**** Records provided

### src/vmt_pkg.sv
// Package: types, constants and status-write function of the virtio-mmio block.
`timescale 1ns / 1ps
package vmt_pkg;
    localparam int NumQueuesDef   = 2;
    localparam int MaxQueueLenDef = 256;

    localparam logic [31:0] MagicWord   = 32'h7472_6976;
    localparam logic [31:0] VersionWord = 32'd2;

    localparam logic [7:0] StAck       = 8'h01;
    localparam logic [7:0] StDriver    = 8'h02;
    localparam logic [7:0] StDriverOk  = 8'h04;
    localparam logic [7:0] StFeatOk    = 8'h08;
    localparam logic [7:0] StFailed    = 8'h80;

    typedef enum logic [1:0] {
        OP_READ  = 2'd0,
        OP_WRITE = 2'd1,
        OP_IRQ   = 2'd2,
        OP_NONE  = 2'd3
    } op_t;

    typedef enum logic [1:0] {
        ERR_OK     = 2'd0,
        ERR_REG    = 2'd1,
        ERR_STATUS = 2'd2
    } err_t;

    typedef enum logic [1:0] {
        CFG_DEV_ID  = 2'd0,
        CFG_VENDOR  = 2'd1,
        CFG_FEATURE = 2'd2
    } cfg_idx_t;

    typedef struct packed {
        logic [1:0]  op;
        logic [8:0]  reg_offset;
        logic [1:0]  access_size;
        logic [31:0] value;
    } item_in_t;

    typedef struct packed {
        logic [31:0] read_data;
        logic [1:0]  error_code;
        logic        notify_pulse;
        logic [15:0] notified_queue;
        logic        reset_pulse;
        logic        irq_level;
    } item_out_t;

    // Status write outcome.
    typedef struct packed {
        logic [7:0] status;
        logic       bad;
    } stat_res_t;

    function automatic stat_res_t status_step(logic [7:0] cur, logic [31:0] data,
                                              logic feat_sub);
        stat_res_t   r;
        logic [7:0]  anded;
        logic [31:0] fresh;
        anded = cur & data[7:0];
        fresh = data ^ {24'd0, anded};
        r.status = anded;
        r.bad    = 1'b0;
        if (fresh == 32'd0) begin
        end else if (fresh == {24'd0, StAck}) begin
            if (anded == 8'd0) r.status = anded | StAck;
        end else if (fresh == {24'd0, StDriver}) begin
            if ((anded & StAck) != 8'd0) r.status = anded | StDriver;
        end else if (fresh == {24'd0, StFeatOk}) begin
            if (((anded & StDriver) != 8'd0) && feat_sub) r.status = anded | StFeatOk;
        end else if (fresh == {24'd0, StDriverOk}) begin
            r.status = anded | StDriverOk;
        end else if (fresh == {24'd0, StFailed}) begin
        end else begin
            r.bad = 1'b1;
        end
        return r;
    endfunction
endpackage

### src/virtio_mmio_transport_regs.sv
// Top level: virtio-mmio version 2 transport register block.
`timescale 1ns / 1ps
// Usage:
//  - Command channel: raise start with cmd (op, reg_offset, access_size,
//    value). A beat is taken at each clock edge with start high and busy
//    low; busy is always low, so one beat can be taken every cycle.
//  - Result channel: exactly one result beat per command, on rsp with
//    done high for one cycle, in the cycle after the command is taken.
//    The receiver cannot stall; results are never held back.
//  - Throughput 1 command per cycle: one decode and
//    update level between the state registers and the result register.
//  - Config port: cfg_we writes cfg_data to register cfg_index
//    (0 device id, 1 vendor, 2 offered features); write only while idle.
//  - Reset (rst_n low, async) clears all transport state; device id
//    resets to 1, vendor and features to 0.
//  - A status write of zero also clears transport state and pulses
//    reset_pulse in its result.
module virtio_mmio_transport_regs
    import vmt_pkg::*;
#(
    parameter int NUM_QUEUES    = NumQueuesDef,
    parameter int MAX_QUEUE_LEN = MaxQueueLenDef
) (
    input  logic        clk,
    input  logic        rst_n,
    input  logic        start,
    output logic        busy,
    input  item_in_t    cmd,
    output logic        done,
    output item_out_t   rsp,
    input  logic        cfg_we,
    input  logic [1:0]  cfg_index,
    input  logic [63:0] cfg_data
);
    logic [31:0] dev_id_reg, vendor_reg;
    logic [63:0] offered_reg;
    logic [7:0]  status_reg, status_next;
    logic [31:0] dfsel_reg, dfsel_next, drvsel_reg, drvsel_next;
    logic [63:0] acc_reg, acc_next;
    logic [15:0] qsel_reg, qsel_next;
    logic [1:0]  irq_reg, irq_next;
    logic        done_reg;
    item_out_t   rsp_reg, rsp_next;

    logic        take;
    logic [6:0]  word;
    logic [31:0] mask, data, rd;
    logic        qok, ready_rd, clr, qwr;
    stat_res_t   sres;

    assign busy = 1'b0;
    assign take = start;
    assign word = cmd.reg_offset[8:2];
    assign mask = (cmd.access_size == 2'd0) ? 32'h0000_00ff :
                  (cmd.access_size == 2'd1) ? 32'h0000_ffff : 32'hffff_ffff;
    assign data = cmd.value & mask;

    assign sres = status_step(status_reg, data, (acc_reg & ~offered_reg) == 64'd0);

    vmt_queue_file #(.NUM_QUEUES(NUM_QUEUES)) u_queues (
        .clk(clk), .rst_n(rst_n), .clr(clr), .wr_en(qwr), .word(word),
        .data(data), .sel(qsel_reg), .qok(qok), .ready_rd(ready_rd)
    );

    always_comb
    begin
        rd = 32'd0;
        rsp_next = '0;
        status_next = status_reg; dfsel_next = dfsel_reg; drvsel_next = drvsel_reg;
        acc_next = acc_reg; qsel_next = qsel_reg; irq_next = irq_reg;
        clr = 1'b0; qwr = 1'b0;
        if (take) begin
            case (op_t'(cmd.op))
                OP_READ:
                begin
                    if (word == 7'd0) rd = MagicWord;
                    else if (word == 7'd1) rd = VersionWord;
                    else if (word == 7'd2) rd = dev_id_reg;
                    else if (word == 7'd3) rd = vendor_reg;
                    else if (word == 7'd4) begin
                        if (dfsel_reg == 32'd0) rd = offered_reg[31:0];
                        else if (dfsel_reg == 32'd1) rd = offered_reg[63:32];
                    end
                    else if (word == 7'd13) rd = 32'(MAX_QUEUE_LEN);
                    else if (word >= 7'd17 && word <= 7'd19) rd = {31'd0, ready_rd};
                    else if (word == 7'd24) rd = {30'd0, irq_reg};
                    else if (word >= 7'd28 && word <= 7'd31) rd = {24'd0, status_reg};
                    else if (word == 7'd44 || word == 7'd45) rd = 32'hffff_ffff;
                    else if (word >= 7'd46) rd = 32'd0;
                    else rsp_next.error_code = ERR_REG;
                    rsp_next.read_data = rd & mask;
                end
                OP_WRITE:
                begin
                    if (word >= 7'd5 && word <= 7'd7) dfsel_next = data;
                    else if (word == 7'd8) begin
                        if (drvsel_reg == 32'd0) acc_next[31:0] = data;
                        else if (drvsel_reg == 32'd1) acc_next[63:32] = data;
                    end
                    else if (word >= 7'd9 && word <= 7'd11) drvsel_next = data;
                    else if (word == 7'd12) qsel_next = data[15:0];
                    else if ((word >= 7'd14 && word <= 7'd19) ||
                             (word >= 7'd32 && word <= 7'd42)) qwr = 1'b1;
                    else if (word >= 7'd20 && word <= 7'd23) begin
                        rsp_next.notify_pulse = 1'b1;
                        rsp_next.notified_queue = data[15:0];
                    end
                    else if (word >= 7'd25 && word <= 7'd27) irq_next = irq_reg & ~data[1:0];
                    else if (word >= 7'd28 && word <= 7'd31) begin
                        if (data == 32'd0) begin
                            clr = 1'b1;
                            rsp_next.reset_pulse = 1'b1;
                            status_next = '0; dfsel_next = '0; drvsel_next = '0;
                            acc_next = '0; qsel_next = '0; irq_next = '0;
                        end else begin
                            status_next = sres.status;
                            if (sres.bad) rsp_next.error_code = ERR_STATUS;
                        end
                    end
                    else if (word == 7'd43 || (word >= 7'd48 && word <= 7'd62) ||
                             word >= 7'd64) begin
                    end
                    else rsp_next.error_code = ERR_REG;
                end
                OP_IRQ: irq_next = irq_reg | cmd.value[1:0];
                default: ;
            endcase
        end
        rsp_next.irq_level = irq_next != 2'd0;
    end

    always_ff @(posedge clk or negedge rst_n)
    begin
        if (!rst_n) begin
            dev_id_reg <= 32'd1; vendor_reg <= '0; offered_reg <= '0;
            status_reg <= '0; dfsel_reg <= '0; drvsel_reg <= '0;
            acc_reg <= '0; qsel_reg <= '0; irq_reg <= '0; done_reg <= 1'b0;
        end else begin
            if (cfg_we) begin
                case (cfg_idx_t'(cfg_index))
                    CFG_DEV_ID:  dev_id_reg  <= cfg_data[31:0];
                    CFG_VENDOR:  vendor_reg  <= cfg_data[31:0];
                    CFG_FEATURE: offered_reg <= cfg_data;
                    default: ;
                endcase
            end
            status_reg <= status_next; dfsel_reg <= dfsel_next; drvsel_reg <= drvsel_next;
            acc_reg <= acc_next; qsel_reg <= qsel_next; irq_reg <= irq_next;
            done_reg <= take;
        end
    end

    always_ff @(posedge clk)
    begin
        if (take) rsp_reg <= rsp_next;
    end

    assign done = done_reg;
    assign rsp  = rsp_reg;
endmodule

********
**** Records provided

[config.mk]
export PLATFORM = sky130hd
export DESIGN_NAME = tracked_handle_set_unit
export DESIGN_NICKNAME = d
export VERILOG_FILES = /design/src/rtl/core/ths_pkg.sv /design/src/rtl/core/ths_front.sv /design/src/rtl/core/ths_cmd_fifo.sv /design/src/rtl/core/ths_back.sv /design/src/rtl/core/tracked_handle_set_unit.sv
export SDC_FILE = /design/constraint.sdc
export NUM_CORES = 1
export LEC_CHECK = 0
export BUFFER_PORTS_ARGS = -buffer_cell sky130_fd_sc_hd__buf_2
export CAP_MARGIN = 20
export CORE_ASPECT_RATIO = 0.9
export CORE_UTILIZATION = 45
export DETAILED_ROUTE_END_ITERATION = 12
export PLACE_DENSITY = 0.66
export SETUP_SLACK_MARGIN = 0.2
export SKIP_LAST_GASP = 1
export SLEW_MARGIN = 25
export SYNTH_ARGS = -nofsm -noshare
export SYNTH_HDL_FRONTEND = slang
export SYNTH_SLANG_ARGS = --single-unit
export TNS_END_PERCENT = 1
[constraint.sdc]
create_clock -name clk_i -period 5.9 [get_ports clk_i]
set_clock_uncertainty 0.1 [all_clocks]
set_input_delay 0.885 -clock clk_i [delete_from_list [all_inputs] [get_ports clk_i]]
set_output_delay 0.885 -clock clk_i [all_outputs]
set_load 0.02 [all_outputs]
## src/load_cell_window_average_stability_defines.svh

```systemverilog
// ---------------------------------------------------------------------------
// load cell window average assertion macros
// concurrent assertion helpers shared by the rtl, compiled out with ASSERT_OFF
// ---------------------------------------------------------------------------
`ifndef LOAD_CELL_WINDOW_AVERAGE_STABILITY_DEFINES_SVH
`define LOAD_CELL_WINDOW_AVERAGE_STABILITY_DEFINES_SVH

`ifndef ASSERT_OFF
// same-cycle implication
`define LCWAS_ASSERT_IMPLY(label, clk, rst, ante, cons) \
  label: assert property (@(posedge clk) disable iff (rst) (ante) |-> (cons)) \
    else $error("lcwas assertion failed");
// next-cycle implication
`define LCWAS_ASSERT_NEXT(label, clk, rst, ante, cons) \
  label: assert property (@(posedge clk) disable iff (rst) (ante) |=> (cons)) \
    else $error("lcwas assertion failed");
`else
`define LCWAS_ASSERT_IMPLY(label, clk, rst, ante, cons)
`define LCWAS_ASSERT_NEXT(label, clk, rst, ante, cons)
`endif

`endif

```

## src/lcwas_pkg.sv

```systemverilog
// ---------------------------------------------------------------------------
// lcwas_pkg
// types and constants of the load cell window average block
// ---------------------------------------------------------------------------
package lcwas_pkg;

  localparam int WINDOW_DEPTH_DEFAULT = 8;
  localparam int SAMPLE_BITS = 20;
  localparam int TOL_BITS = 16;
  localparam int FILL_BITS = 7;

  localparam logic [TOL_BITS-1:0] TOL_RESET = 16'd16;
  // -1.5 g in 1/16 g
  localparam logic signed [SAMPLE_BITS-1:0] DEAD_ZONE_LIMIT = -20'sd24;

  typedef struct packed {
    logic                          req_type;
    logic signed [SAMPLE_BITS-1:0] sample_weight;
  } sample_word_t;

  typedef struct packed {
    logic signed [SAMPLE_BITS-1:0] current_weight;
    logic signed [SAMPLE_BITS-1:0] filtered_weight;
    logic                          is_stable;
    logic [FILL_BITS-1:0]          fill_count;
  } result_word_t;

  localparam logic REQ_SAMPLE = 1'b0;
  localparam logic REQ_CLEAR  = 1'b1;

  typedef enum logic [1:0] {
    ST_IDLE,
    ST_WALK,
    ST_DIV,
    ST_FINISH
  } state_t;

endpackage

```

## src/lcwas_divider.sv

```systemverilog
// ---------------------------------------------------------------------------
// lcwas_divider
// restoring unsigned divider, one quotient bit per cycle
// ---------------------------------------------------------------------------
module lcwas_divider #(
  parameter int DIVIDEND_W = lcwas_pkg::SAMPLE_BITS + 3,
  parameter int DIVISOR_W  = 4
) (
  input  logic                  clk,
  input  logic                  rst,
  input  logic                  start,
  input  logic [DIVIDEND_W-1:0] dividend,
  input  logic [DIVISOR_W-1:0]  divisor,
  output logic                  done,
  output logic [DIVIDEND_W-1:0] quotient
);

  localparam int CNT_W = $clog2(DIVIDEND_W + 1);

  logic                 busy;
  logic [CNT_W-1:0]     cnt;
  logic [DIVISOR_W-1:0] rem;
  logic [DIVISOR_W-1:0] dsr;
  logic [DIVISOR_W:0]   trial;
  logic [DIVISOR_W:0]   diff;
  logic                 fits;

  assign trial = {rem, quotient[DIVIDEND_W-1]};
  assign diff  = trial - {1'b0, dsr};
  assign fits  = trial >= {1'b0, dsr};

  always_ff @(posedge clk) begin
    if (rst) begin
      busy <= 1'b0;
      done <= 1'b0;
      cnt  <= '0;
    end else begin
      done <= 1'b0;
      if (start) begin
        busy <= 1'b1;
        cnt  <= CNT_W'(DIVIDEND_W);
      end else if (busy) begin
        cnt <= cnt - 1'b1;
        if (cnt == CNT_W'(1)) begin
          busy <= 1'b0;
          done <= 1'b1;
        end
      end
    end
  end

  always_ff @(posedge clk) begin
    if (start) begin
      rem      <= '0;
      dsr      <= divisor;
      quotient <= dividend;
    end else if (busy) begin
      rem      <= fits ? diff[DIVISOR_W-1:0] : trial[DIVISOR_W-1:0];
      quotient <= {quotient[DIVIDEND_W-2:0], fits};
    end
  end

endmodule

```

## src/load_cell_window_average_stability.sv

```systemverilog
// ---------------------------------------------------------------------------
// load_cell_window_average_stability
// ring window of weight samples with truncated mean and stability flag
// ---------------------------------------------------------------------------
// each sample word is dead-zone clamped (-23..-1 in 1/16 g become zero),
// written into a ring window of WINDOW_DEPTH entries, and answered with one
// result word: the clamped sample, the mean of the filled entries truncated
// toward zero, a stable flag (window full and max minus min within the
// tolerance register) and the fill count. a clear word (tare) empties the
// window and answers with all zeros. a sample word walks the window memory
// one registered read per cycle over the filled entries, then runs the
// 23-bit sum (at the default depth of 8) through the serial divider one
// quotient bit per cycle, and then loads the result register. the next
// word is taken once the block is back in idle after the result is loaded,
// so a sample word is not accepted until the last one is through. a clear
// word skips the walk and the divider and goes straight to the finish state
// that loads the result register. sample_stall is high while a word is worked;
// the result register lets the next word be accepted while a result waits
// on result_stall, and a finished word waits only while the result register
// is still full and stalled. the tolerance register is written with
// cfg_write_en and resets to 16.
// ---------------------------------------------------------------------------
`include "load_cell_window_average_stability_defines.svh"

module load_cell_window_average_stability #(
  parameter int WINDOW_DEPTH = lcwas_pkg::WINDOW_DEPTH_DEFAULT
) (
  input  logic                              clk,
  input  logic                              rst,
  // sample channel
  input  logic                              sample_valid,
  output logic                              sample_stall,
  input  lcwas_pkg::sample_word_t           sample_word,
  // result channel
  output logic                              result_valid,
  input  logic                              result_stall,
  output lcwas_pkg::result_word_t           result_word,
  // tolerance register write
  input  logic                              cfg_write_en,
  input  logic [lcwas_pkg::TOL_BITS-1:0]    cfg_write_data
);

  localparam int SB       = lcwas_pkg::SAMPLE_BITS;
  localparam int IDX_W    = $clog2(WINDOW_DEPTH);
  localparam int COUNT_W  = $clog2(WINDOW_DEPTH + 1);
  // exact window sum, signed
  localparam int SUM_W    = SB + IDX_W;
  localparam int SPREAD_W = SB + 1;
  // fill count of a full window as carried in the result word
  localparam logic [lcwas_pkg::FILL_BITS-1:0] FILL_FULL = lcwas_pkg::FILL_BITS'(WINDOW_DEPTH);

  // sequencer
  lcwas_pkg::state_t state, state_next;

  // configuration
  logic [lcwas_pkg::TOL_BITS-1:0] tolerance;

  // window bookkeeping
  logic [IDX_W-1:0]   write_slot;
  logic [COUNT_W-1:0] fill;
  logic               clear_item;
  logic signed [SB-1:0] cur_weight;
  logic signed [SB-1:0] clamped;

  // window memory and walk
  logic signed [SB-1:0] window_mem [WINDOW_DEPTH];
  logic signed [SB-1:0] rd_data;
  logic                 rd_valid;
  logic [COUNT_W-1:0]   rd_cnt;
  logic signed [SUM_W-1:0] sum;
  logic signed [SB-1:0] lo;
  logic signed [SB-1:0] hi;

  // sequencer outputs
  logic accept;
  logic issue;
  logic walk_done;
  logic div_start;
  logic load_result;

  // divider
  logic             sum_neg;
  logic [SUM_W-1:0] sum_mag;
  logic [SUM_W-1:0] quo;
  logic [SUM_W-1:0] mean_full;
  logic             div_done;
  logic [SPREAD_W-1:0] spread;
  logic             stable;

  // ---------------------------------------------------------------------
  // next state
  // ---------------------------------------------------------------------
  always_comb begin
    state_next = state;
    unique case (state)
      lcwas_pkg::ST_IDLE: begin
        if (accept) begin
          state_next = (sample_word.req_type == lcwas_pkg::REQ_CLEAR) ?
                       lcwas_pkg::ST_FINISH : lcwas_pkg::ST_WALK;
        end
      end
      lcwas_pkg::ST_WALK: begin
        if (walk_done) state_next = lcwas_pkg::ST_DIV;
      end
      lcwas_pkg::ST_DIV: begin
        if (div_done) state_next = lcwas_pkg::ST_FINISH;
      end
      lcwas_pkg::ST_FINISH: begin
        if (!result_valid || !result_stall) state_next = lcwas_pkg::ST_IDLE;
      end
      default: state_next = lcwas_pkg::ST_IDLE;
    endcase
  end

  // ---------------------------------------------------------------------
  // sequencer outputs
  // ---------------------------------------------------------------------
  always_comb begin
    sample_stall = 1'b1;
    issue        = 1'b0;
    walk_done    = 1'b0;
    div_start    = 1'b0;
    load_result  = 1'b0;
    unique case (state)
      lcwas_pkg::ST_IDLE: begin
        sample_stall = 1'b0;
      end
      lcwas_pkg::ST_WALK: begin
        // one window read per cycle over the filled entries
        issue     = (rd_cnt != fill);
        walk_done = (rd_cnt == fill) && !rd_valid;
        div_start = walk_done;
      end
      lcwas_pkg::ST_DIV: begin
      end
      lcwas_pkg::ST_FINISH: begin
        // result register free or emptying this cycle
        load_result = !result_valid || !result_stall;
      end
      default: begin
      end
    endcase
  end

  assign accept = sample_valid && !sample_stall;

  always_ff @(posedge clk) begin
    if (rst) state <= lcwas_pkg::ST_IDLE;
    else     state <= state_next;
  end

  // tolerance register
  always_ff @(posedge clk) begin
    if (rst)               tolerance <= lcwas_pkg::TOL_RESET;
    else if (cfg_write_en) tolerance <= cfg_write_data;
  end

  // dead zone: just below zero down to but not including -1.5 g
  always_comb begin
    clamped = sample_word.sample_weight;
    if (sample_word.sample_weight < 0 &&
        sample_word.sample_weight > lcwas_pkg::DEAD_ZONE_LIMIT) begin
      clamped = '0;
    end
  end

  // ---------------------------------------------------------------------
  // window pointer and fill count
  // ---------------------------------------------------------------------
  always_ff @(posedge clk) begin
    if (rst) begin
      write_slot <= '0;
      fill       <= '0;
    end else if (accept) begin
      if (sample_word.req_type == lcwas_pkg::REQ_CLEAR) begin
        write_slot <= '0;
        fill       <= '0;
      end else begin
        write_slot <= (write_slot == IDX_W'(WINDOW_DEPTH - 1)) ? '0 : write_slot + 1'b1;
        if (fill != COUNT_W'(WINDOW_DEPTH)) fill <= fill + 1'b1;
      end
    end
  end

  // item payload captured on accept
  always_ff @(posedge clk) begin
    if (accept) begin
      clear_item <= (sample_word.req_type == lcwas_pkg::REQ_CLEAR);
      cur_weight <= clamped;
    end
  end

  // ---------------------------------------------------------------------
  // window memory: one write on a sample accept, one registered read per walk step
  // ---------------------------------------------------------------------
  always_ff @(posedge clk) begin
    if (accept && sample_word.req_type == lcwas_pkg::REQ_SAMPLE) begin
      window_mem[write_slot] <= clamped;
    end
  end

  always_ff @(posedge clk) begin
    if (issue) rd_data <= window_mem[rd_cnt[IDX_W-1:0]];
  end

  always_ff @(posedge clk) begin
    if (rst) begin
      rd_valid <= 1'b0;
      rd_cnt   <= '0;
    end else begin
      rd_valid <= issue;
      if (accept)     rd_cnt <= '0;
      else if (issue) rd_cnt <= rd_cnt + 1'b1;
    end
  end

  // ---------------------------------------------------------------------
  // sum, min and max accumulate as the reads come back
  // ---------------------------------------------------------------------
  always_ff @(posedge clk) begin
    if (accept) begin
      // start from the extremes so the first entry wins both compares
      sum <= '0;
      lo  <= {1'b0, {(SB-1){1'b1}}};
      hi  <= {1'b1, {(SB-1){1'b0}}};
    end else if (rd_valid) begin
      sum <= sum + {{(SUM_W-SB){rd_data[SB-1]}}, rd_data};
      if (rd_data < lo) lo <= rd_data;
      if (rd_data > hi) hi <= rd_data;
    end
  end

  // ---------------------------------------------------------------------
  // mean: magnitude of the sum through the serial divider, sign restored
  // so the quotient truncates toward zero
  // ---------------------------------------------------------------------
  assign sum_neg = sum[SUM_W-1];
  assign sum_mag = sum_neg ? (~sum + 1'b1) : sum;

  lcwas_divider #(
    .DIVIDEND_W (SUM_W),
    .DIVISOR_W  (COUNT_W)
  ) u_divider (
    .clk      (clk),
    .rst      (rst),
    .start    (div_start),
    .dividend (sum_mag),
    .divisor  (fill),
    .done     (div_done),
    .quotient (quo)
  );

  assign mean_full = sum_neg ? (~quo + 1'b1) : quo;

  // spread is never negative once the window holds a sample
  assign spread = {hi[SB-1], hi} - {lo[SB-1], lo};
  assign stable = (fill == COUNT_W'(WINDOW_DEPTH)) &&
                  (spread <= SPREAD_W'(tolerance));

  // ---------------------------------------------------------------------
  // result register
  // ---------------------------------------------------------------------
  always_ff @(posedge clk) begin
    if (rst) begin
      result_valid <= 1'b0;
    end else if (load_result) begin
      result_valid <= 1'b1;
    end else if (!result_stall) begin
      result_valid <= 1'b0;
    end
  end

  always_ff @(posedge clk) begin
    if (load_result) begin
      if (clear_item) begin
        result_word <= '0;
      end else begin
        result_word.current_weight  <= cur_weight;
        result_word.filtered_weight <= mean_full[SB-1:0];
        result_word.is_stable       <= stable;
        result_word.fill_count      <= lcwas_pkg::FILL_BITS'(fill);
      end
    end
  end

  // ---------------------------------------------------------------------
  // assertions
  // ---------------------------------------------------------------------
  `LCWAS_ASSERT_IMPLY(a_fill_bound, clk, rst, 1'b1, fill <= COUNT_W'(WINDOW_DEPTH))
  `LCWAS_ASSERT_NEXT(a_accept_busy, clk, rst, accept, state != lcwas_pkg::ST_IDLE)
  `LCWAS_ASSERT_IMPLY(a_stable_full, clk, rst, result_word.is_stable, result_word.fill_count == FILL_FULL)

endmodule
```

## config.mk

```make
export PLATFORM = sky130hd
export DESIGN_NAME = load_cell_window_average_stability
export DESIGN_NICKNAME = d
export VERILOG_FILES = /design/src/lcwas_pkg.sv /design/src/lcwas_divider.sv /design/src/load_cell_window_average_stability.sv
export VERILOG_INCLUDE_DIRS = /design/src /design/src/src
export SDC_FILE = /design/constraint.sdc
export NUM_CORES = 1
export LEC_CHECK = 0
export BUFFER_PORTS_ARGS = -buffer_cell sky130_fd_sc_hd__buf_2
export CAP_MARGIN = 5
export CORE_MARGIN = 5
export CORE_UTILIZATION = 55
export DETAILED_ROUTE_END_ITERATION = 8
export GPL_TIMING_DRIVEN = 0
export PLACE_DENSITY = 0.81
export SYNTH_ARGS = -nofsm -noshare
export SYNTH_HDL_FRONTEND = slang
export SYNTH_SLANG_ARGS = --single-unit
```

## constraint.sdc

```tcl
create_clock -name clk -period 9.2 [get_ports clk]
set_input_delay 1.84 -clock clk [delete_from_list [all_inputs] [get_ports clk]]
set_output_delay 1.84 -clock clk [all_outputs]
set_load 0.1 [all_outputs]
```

********
**** Records provided

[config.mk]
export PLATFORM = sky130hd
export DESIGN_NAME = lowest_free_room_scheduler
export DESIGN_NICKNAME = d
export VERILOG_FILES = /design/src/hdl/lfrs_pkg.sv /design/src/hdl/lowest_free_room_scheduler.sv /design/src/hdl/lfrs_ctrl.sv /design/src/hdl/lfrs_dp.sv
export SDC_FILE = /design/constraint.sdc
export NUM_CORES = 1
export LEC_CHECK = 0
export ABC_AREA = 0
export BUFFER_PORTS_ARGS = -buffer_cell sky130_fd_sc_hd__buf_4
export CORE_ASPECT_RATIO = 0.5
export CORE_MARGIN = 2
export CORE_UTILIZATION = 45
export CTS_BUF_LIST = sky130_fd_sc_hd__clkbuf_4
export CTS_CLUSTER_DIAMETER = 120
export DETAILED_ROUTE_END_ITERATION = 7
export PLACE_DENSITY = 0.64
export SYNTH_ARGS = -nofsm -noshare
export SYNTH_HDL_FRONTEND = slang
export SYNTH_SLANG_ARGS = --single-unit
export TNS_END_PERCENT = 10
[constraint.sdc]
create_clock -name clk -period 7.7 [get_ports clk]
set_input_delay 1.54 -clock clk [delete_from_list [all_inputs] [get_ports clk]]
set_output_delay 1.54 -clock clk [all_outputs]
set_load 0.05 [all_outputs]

********

Exercise aim: Your answer should consist only of the lines above between the line holding "### src/virtio_mmio_transport_regs.sv" and the line holding "taken every cycle.", inclusive, each transcribed exactly.

Answer for the task:
### src/virtio_mmio_transport_regs.sv
// Top level: virtio-mmio version 2 transport register block.
`timescale 1ns / 1ps
// Usage:
//  - Command channel: raise start with cmd (op, reg_offset, access_size,
//    value). A beat is taken at each clock edge with start high and busy
//    low; busy is always low, so one beat can be taken every cycle.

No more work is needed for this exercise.